> Exercise brief: Work out how many lines of the listing hold "post", then state only that count.
☆ ☆ ☆ ☆
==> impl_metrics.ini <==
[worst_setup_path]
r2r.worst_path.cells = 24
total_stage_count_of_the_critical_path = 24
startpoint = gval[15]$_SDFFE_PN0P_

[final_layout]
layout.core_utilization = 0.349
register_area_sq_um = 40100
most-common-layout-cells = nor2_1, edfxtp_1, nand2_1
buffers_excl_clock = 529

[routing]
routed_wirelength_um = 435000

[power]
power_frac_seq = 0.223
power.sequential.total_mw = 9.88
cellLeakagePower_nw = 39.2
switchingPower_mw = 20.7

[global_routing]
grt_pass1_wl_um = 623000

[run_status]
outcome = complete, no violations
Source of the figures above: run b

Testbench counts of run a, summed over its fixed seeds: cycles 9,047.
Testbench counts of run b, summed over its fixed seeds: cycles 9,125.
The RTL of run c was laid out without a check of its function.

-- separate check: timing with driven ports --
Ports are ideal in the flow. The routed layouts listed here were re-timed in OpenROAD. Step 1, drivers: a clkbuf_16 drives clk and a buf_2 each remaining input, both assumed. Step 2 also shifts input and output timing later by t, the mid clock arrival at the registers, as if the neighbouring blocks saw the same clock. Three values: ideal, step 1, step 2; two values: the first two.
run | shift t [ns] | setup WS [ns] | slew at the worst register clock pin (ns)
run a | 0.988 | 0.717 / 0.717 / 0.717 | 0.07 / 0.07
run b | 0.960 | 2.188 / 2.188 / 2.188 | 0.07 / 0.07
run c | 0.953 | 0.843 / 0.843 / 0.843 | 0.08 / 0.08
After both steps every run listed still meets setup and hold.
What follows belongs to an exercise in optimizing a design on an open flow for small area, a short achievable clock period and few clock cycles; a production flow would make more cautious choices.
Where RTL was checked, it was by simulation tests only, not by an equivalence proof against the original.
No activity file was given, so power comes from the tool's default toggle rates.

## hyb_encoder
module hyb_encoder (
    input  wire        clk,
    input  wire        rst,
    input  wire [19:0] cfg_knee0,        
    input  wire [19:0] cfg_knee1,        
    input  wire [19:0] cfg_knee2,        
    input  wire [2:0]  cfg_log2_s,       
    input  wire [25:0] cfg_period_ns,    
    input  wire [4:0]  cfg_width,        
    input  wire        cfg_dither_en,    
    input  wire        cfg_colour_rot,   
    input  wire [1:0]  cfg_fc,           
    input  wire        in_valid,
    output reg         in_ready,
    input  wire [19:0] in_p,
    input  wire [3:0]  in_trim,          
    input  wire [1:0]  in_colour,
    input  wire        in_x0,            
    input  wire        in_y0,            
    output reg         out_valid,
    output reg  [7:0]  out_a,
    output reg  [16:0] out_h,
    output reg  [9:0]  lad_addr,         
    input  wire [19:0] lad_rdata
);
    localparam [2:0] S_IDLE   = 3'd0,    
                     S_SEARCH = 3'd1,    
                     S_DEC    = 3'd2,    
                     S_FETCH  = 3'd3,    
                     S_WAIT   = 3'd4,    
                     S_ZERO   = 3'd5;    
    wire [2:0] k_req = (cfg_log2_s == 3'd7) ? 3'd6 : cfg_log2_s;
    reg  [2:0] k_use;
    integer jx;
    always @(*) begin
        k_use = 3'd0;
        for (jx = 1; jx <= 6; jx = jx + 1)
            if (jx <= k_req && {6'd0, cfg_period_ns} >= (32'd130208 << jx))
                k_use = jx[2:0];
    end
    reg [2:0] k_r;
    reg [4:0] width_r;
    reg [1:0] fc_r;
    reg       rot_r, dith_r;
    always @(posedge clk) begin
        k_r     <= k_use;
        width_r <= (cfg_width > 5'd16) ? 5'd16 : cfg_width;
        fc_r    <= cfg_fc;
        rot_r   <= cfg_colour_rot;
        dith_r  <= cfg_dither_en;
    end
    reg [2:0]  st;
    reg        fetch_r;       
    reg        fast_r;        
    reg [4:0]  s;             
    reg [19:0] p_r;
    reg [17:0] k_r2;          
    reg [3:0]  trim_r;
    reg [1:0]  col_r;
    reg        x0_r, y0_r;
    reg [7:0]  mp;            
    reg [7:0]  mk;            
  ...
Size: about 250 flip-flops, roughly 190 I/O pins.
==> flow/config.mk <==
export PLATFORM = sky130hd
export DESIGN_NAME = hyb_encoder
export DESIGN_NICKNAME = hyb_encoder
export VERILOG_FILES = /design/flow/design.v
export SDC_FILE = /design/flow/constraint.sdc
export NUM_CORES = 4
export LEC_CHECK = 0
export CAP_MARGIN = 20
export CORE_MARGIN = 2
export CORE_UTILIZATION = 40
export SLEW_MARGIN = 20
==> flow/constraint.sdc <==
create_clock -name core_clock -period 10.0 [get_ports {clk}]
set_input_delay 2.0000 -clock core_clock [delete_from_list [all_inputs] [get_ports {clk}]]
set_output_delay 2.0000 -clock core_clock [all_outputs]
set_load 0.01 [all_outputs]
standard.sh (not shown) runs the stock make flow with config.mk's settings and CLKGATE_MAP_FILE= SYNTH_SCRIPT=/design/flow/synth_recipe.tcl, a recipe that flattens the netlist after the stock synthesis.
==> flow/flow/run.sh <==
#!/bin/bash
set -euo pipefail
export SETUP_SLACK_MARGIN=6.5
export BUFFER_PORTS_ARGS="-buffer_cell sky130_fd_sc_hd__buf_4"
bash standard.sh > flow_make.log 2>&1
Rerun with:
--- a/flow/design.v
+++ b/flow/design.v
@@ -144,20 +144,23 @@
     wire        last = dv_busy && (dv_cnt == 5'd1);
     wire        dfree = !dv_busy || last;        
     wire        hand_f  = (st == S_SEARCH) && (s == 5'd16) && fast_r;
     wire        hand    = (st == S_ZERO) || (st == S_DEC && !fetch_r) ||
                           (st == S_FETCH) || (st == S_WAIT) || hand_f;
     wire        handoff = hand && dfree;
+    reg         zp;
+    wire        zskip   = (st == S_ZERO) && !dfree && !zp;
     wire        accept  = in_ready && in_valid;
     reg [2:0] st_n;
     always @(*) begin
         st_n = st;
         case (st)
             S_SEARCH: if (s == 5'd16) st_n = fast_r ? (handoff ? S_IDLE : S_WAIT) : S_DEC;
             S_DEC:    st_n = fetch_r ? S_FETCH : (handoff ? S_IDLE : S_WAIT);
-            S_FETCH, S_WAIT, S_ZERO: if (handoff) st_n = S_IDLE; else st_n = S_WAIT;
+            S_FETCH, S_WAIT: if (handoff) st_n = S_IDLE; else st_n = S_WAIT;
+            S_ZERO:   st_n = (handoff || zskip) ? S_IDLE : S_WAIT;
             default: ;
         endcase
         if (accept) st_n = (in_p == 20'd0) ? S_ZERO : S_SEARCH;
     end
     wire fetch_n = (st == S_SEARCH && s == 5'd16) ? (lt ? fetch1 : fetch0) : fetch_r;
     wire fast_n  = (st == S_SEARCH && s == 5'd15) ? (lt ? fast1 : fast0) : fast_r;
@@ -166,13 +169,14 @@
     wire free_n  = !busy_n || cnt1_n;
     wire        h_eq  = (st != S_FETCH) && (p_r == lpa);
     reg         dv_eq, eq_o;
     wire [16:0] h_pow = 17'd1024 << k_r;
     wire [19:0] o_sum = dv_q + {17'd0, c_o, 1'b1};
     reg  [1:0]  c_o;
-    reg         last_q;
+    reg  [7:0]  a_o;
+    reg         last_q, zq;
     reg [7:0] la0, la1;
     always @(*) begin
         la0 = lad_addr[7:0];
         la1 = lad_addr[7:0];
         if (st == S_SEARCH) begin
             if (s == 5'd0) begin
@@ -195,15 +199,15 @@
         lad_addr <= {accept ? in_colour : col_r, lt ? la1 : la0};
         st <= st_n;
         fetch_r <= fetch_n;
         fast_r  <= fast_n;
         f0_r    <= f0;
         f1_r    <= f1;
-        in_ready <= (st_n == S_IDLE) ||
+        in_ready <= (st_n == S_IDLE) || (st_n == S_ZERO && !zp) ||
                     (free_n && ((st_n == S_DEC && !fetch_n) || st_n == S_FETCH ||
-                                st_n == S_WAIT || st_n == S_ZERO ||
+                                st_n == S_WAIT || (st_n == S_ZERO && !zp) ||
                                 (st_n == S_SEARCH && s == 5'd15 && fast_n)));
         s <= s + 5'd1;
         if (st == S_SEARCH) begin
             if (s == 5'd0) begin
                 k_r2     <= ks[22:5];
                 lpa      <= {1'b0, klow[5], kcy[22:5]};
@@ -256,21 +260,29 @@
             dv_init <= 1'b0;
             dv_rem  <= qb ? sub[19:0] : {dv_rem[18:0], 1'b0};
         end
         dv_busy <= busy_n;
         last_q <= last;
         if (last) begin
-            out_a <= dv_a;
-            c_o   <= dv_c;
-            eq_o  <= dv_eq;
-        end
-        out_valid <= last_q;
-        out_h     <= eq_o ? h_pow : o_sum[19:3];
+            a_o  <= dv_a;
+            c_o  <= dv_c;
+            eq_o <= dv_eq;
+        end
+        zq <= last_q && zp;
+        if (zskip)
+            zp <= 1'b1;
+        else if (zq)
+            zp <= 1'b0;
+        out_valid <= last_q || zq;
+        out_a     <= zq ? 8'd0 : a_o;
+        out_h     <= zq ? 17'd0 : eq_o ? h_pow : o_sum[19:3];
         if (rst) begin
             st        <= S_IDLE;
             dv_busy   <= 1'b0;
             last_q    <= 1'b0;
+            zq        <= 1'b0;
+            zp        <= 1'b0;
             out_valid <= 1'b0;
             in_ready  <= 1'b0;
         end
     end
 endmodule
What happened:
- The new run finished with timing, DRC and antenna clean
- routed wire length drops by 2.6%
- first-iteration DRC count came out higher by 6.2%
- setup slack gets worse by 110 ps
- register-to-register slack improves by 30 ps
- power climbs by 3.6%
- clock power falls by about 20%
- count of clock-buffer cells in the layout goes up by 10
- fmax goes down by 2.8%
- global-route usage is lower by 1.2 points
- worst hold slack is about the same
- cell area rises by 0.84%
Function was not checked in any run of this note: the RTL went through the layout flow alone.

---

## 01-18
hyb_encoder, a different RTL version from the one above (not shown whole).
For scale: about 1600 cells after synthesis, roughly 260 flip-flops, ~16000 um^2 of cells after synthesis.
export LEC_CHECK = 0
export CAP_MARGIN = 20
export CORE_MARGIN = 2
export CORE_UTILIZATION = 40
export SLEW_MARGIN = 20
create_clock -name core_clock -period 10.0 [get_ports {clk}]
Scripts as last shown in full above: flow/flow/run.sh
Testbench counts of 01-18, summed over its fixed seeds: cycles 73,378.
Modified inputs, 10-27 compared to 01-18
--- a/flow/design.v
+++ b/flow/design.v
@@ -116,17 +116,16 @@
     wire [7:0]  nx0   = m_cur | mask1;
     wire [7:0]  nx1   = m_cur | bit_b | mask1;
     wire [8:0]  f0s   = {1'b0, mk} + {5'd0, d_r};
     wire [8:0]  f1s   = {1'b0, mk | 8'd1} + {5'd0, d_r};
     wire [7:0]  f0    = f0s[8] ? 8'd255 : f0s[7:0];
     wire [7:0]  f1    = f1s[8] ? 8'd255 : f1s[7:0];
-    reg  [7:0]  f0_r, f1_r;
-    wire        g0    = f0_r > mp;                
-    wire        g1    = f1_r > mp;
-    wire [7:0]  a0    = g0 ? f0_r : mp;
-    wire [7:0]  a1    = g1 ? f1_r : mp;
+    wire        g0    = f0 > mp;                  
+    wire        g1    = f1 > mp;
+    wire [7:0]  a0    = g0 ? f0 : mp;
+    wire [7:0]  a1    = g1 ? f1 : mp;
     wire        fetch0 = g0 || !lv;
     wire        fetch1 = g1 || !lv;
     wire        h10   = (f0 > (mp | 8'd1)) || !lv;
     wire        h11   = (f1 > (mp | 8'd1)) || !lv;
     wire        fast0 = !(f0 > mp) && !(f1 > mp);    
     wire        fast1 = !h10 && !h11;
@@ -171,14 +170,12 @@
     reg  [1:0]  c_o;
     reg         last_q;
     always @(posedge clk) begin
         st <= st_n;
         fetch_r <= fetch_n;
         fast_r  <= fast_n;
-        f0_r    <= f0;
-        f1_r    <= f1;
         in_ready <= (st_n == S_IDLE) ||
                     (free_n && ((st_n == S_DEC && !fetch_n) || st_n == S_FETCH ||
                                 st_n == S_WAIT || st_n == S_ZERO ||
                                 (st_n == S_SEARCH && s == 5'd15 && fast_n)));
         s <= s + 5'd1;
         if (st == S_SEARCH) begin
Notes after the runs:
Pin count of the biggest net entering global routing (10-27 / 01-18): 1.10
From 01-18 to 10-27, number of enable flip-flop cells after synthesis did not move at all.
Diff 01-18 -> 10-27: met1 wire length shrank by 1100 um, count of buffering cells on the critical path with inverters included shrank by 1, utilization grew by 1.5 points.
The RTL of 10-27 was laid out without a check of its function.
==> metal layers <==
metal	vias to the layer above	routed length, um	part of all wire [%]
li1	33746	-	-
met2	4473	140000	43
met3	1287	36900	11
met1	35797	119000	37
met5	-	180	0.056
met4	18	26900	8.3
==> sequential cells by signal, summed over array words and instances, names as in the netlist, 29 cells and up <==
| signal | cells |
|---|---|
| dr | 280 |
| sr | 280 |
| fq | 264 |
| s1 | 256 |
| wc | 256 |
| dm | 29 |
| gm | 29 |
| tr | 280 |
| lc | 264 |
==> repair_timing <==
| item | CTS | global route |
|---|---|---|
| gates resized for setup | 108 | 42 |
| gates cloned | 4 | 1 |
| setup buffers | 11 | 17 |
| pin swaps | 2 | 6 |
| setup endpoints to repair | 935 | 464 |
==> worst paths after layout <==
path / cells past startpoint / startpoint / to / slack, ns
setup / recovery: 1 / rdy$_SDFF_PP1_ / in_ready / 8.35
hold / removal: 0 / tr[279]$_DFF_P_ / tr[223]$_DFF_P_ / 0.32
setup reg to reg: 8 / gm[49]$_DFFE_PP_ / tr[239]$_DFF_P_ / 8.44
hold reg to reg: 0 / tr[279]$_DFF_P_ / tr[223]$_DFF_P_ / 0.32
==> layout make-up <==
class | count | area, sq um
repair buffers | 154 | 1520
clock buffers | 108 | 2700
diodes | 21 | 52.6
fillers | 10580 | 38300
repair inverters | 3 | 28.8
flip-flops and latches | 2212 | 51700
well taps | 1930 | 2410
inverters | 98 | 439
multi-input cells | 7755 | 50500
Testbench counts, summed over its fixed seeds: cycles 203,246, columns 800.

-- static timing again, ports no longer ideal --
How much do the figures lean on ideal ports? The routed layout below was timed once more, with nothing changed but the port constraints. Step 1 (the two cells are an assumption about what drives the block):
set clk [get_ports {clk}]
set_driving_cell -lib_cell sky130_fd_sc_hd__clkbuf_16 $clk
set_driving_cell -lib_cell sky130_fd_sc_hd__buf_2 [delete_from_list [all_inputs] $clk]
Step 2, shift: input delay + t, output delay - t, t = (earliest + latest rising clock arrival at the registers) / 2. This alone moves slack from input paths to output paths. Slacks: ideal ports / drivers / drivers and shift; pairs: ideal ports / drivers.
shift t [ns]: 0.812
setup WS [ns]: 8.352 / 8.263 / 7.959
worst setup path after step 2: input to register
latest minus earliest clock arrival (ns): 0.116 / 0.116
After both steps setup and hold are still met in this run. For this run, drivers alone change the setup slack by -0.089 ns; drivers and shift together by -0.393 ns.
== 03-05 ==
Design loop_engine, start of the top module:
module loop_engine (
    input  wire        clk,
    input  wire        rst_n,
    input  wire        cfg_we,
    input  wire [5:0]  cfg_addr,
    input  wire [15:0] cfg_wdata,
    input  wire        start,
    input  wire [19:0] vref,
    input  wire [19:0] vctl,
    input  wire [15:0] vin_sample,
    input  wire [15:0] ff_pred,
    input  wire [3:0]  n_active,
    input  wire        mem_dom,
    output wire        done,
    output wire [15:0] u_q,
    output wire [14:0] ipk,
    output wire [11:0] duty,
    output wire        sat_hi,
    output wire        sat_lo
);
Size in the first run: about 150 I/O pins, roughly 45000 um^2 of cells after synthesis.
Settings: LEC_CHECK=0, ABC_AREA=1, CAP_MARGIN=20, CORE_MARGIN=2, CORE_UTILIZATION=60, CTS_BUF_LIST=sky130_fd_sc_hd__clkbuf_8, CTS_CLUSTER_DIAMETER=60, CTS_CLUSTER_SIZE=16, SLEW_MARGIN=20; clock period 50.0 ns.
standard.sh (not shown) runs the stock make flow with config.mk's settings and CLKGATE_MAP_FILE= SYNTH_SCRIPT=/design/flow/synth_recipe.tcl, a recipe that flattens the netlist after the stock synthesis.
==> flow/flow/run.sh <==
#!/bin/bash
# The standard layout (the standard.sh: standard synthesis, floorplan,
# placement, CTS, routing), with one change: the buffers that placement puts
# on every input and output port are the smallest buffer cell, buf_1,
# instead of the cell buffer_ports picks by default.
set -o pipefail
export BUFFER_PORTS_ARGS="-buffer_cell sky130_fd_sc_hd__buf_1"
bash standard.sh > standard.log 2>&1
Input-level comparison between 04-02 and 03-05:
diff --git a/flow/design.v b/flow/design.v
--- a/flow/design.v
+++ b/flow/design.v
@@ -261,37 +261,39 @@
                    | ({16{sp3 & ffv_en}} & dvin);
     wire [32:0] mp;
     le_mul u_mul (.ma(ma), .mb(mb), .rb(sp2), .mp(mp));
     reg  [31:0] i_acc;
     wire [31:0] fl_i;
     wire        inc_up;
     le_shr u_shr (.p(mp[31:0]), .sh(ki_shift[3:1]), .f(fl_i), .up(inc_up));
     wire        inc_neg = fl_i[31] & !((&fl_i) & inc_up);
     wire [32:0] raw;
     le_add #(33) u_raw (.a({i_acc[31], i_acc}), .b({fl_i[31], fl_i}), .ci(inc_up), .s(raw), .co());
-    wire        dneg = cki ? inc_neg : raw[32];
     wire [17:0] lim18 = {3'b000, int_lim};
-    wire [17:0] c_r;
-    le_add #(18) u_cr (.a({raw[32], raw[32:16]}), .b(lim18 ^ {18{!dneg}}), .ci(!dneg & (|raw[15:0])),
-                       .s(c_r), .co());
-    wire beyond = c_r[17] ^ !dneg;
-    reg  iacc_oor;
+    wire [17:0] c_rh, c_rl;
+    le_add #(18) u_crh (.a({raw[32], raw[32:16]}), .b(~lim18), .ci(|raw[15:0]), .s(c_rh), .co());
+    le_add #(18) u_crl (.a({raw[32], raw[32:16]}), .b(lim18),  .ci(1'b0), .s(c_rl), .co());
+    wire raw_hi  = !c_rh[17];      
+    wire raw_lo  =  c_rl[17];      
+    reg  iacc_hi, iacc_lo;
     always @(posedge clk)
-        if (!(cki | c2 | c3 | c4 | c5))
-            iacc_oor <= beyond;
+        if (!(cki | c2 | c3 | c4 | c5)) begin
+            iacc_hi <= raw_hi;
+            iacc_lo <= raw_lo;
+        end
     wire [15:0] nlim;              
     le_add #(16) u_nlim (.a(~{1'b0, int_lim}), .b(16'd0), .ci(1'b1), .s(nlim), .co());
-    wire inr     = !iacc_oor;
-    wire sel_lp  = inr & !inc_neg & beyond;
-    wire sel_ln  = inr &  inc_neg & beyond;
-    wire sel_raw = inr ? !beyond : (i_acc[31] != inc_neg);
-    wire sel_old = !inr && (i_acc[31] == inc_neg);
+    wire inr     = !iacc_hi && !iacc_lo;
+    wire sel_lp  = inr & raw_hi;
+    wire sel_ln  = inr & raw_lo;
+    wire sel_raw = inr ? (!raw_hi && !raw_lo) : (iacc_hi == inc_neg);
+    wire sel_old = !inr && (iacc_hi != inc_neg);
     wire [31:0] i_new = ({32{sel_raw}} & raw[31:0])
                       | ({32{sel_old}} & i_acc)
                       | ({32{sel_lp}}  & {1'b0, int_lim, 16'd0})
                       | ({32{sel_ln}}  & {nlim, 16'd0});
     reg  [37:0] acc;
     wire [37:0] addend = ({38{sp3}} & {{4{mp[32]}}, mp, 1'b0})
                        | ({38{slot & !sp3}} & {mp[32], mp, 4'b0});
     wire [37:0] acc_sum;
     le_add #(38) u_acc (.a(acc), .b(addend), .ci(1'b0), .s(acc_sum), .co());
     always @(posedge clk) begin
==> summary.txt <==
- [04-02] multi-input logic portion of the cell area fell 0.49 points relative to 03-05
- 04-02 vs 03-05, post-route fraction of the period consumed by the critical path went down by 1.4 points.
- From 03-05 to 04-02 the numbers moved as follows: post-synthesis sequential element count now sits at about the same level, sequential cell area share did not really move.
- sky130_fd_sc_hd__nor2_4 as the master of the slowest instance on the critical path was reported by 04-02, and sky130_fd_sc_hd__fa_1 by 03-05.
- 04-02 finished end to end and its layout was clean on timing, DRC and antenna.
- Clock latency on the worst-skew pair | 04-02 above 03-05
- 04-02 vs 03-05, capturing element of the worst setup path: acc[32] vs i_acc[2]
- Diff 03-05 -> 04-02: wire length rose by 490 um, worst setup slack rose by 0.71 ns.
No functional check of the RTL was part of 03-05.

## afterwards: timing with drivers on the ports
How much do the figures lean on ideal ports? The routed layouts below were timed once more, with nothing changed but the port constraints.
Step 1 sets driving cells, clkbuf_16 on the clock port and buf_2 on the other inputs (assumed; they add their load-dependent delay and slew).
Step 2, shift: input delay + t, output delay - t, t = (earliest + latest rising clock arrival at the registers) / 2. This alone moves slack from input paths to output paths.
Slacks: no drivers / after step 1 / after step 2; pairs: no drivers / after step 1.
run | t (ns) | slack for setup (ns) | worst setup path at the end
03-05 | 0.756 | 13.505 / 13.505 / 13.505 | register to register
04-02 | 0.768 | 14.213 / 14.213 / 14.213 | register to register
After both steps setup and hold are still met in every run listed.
☆ ☆ ☆ ☆
> Result: 2